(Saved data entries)

____________

**src/rtl/cpu_ctrl_fsm.sv**
```systemverilog
// cpu_ctrl_fsm
// Control sequencer for the register-file/ALU datapath with load/store,
// HALT and illegal-instruction trapping. Decodes {opcode,op} after a start
// pulse and walks the datapath through the steps of that instruction.
//
// Handshake: w=1 means the sequencer is idle in WAIT and will accept a start.
// A rising edge that sees s=1 while w=1 commits the instruction currently on
// {opcode,op}. The instruction register must hold those fields stable until
// w returns to 1. s is ignored whenever w=0.
//
// Parameters:
//   MEM_WAIT  read-latency cycles spent in MEM_RD (1..15)
//   HALT_EN   1: opcode 111 halts; 0: opcode 111 traps to ERR
// Ports:
//   clk, reset        clock, synchronous active-high reset
//   s                 start (sampled only in WAIT)
//   opcode, op        instruction fields
//   w                 idle / ready for the next instruction
//   nsel              one-hot register select (001 Rn, 010 Rd, 100 Rm)
//   vsel              writeback source (00 C, 01 mdata, 10 sximm8)
//   write, loada, loadb, loadc, loads, load_addr   datapath strobes
//   asel, bsel        A forced to zero / B from sximm5
//   mem_cmd           00 none, 01 read, 10 write
//   halted, err       sitting in HALT / ERR
//   dbg_state         current state encoding, for observation only
module cpu_ctrl_fsm #(
  parameter int   MEM_WAIT = 1,
  parameter logic HALT_EN  = 1'b1
) (
  input  logic       clk,
  input  logic       reset,
  input  logic       s,
  input  logic [2:0] opcode,
  input  logic [1:0] op,
  output logic       w,
  output logic [2:0] nsel,
  output logic [1:0] vsel,
  output logic       write,
  output logic       loada,
  output logic       loadb,
  output logic       loadc,
  output logic       loads,
  output logic       load_addr,
  output logic       asel,
  output logic       bsel,
  output logic [1:0] mem_cmd,
  output logic       halted,
  output logic       err,
  output logic [3:0] dbg_state
);

  localparam logic [3:0] S_WAIT    = 4'd0;
  localparam logic [3:0] S_DECODE  = 4'd1;
  localparam logic [3:0] S_MOV_IMM = 4'd2;
  localparam logic [3:0] S_GET_A   = 4'd3;
  localparam logic [3:0] S_GET_B   = 4'd4;
  localparam logic [3:0] S_EXEC    = 4'd5;
  localparam logic [3:0] S_WB      = 4'd6;
  localparam logic [3:0] S_ADDR    = 4'd7;
  localparam logic [3:0] S_LADDR   = 4'd8;
  localparam logic [3:0] S_MEM_RD  = 4'd9;
  localparam logic [3:0] S_WB_MEM  = 4'd10;
  localparam logic [3:0] S_GET_D   = 4'd11;
  localparam logic [3:0] S_STR_EX  = 4'd12;
  localparam logic [3:0] S_MEM_WR  = 4'd13;
  localparam logic [3:0] S_HALT    = 4'd14;
  localparam logic [3:0] S_ERR     = 4'd15;

  localparam logic [4:0] I_MOV_IMM = 5'b11010;
  localparam logic [4:0] I_MOV_SH  = 5'b11000;
  localparam logic [4:0] I_MVN     = 5'b10111;
  localparam logic [4:0] I_ADD     = 5'b10100;
  localparam logic [4:0] I_CMP     = 5'b10101;
  localparam logic [4:0] I_AND     = 5'b10110;
  localparam logic [4:0] I_LDR     = 5'b01100;
  localparam logic [4:0] I_STR     = 5'b10000;

  localparam logic [3:0] WAIT_INIT = 4'(MEM_WAIT - 1);

  logic [3:0] state;
  logic [3:0] state_nxt;
  logic [3:0] cnt;
  logic [4:0] ins;

  assign ins       = {opcode, op};
  assign dbg_state = state;

  always_comb begin
    state_nxt = state;
    case (state)
      S_WAIT:    if (s) state_nxt = S_DECODE;
      S_DECODE: begin
        casez (ins)
          I_MOV_IMM:                      state_nxt = S_MOV_IMM;
          I_MOV_SH, I_MVN:                state_nxt = S_GET_B;
          I_ADD, I_CMP, I_AND:            state_nxt = S_GET_A;
          I_LDR, I_STR:                   state_nxt = S_GET_A;
          5'b111??:                       state_nxt = HALT_EN ? S_HALT : S_ERR;
          default:                        state_nxt = S_ERR;
        endcase
      end
      S_MOV_IMM: state_nxt = S_WAIT;
      S_GET_A:   state_nxt = (ins == I_LDR || ins == I_STR) ? S_ADDR : S_GET_B;
      S_GET_B:   state_nxt = S_EXEC;
      S_EXEC:    state_nxt = (ins == I_CMP) ? S_WAIT : S_WB;
      S_WB:      state_nxt = S_WAIT;
      S_ADDR:    state_nxt = S_LADDR;
      // Only LDR and STR reach LADDR, so anything but LDR is a store.
      S_LADDR:   state_nxt = (ins == I_LDR) ? S_MEM_RD : S_GET_D;
      S_MEM_RD:  if (cnt == 4'd0) state_nxt = S_WB_MEM;
      S_WB_MEM:  state_nxt = S_WAIT;
      S_GET_D:   state_nxt = S_STR_EX;
      S_STR_EX:  state_nxt = S_MEM_WR;
      S_MEM_WR:  state_nxt = S_WAIT;
      S_HALT:    state_nxt = S_HALT;
      S_ERR:     state_nxt = S_ERR;
      default:   state_nxt = S_ERR;
    endcase
  end

  // The wait counter is loaded on the way into MEM_RD and counts down
  // while there; its value elsewhere is never looked at.
  always_ff @(posedge clk) begin
    if (reset) begin
      state <= S_WAIT;
      cnt   <= 4'd0;
    end else begin
      state <= state_nxt;
      if (state == S_LADDR && state_nxt == S_MEM_RD)
        cnt <= WAIT_INIT;
      else if (state == S_MEM_RD)
        cnt <= cnt - 4'd1;
    end
  end

  always_comb begin
    w         = 1'b0;
    nsel      = 3'b000;
    vsel      = 2'b00;
    write     = 1'b0;
    loada     = 1'b0;
    loadb     = 1'b0;
    loadc     = 1'b0;
    loads     = 1'b0;
    load_addr = 1'b0;
    asel      = 1'b0;
    bsel      = 1'b0;
    mem_cmd   = 2'b00;
    halted    = 1'b0;
    err       = 1'b0;
    case (state)
      S_WAIT:    w = 1'b1;
      S_MOV_IMM: begin nsel = 3'b001; vsel = 2'b10; write = 1'b1; end
      S_GET_A:   begin nsel = 3'b001; loada = 1'b1; end
      S_GET_B:   begin nsel = 3'b100; loadb = 1'b1; end
      S_EXEC: begin
        loadc = 1'b1;
        // MOV shift and MVN pass B through the ALU with A forced to zero.
        asel  = (ins == I_MOV_SH || ins == I_MVN);
        loads = (ins == I_CMP);
      end
      S_WB:      begin nsel = 3'b010; write = 1'b1; end
      S_ADDR:    begin bsel = 1'b1; loadc = 1'b1; end
      S_LADDR:   load_addr = 1'b1;
      S_MEM_RD:  mem_cmd = 2'b01;
      // Keep the read command up while mdata is written back.
      S_WB_MEM:  begin mem_cmd = 2'b01; nsel = 3'b010; vsel = 2'b01; write = 1'b1; end
      S_GET_D:   begin nsel = 3'b010; loadb = 1'b1; end
      S_STR_EX:  begin asel = 1'b1; loadc = 1'b1; end
      S_MEM_WR:  mem_cmd = 2'b10;
      S_HALT:    halted = 1'b1;
      S_ERR:     err = 1'b1;
      default:   ;
    endcase
  end

endmodule
```
**config.mk**
```make
export PLATFORM = sky130hd
export DESIGN_NAME = cpu_ctrl_fsm
export DESIGN_NICKNAME = d
export VERILOG_FILES = /design/src/rtl/cpu_ctrl_fsm.sv
export SDC_FILE = /design/constraint.sdc
export NUM_CORES = 1
export LEC_CHECK = 0
export BUFFER_PORTS_ARGS = -buffer_cell sky130_fd_sc_hd__buf_2
export CAP_MARGIN = 20
export CORE_AREA = 2 2 48 50
export CTS_CLUSTER_DIAMETER = 60
export DETAILED_ROUTE_END_ITERATION = 8
export DIE_AREA = 0 0 50 52
export GPL_ROUTABILITY_DRIVEN = 0
export PLACE_DENSITY = 0.69
export SLEW_MARGIN = 5
export SYNTH_ARGS = -nofsm -noshare
export SYNTH_HDL_FRONTEND = slang
export SYNTH_SLANG_ARGS = --single-unit
```
**constraint.sdc**
```tcl
create_clock -name clk -period 1.6 [get_ports clk]
set_clock_uncertainty 0.2 [all_clocks]
set_input_delay 0.32 -clock clk [delete_from_list [all_inputs] [get_ports clk]]
set_output_delay 0.32 -clock clk [all_outputs]
set_load 0.03 [all_outputs]
```
==> results of run 1 <==
per-layer routing:
metal | GRT usage | vias to the layer above
met1 | 0.3111 | 648
li1 | - | 620
met5 | 0 | -
met3 | 0.04310 | 29
met4 | 0.1065 | 0
met2 | 0.5285 | 115
cells in the final DEF, fill, tap and decap left out, drive strengths merged, types with 3 or more instances in the layout:
cell type	n
buf	83
nor2	19
a21oi	12
inv	9
dfxtp	8
nor3	7
nand2	7
nand2b	6
nor2b	5
clkbuf	4
o21ai	3
final timing paths:
check | start | endpoint | slack (ps)
hold / removal | s | dbg_state[0]$_SDFF_PP0_ | 100
hold reg to reg | cnt[3]$_SDFFE_PP0P_ | cnt[3]$_SDFFE_PP0P_ | 340
setup reg to reg | dbg_state[1]$_SDFF_PP0_ | dbg_state[1]$_SDFF_PP0_ | -210
setup / recovery | dbg_state[0]$_SDFF_PP0_ | asel | -240
cells by family (layout without fill, tap and decap cells):
group / Yosys count / in the layout
AO/OA/AOI/OAI: 32 / 32
XOR/XNOR: 3 / 3
adder cells (fa/ha/maj): 1 / 1
buffers and inverters: 22 / 96
flip-flops: 8 / 8
multiplexers: 2 / 2
AND/OR/NAND/NOR: 63 / 63
cells in the mapped netlist, types with 2 or more instances:
library cell	count	area, um2
buf_1	2	7.510
mux2i_1	2	20.02
nor2b_1	5	31.28
dfxtp_1	8	160.2
xor2_1	2	17.52
or4_1	2	15.01
nand2b_1	5	31.28
buf_2	7	35.03
nor2_1	19	71.32
and4bb_2	2	25.02
nor4b_1	2	17.52
a21oi_1	12	60.06
clkbuf_1	3	11.26
and3b_1	2	17.52
o21bai_1	2	15.01
inv_1	9	33.78
nor3_1	7	35.03
nand2_1	7	26.28
o21ai_0	3	15.01
area by class of cell:
class	instances	share of cell area
multi-input cells	101	0.4757
repair buffers	83	0.3825
inverters	9	0.02107
flip-flops and latches	8	0.08940
well taps	28	0.01788
clock buffers	4	0.01341
repair_timing:
action | in CTS | in global routing
setup buffers | 13 | 10
pin swaps | 15 | 13
setup endpoints to repair | 22 | 26
gates resized for setup | 63 | 27
through the flow:
step | std cells | instance area [um2] | TNS (ps) | total power, uW
6_report | 233 | 1959 | -4125 | 3453
5_1_grt | 233 | 1959 | -5547 | 3592
4_1_cts | 224 | 1793 | -2829 | 2931
3_5_place_dp | 208 | 1464 | -1064 | 2235
3_3_place_gp | 208 | 1464 | -932.0 | 2198
2_1_floorplan | 131 | 1156 | -2198 | 1754
report_power, final:
group | total (uW) | switching, uW | internal (uW)
sequential | 422 | 139 | 282
clock | 175 | 79.2 | 95.9
combinational | 2860 | 1480 | 1380
worst reg2reg max path, stage by stage, from the launching register on:
cell and delay (ps):
dfxtp_4 390, buf_12 140, nor4_4 310, buf_4 180, nor3_2 40, a22oi_1 240, o311ai_1 170
state kept, by name (all words and copies together), names as in the netlist:
name       cells
cnt            4
dbg_state      4
==> metrics.yaml, run 1 <==
topRoutingLayerUsed: "met4"
crit_chain: "nor2b_2 -> buf_6 -> nand2b_4 -> a21oi_4 -> buf_6"
routed-wl-met3_um: 364
end_kind: "output port"
cp_max_fo: 7
cts_tree: "yes"
fill_cells: 77
period_needed_ps: 1841
via_per_inst: 6.060
async_flop_share: 0
cts-root-buf: "clkbuf_4"
power_leakage_uw: 0.0008346
slew_violations: 0
finalHoldViolations: 0
synth_fp_nets: 140
met1Wirelength_um: 1717
cts_inserted_buffers: 3
ys_types: 49
crit_family: "flip-flops"
synth.area.mux_share: 0.02219
cp_slowest_cell: "dfxtp_4"
crit_path_frequent_cell: "buf_6"
drcViolationCount: 0
cp.arrival_ps: 1320
die_area_um2: 2600
synth_cells: 131
drt_wl_total_um: 4606
drv_cap: 0
synth_xor_area_frac: 0.02913
violations: "setup timing"
hold_depth: 3
detailed_place_hpwl_um: 1999
crit_cells: 5
htreeDepth: 1
dr_wl_met2_um: 2315
drive_above_1_share: 0.6780
clk_pin_slew_ps: 70
drt-wirelength-per-cell_um: 19.77
num_antenna_cells: 0
multi_input_area_um2: 932.1
die_w_um: 50
synth-compound-area-share: 0.2358
finalSetupViolCount: 27
synth.avg_cell_area_um2: 6.886
yosys.area_share.simple: 0.4119
status: "finished with violations"
final_util: 0.9305
drt_iter0_drc: 63
grt_overflow_total: 0
ioPinCount: 30
synth_top_family_by_area: "simple AND/OR/NAND/NOR gates"
grt_pass1_vias: 1199
ctsHoldBuffers: 0
slew_headroom: 0.7879
yosys.area_share.adder: 0.01387
synth_seq_cells: 8
ant_nets: 0
hold_slack_ps: 103.5
pre_cts_ws_ps: -235.3
grt_max_degree: 10
rsz0062_at_grt: "true"
grt_pass1_wl_um: 5423
hold_path_class: "in2reg"
synth_edf_count: 0
synth_area_um2: 902.1
antenna_found_initial: 0
cts_sinks: 8
slowest_delay_ps: 400
cellPowerDensity_nw_per_um2: 1762
ys.flop_type: "dfxtp_1"
fmax_mhz: 543.1
clock_path_buffers: 2
track_usage: 0.2796
ir_drop_mv: 1.857
clkLatencyLatePin_ps: 260
io_buffers: 29
worst_pin_slew_ps: 313.2
setup_ws_ps: -241.3
core-area_um2: 2106
ys_seq_area_frac: 0.1775
die_h_um: 52
fin_crit_sh: 1.151
initial_core_util: 0.4284
start_kind: "register"
path_buf_inv: 2
path_class: "reg2out"
cp_data_required_time_ps: 1080
drtPass1Iterations: 4
yosys_warnings: 0
num_rows: 17
fin_nets: 215
r2r_cells: 6
syn2layout_area_growth_pct: 117.2
seq_area_um2: 175.2
vias: 1412
Power figures use the tool's default switching activity.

____________

WHAT THE TASK REQUIRES -
Transcribe the lines above between the line holding "core-area_um2: 2106" and the line holding "syn2layout_area_growth_pct: 117.2", inclusive, exactly as they stand and with nothing added.

EXPECTED OUTPUT -
core-area_um2: 2106
ys_seq_area_frac: 0.1775
die_h_um: 52
fin_crit_sh: 1.151
initial_core_util: 0.4284
start_kind: "register"
path_buf_inv: 2
path_class: "reg2out"
cp_data_required_time_ps: 1080
drtPass1Iterations: 4
yosys_warnings: 0
num_rows: 17
fin_nets: 215
r2r_cells: 6
syn2layout_area_growth_pct: 117.2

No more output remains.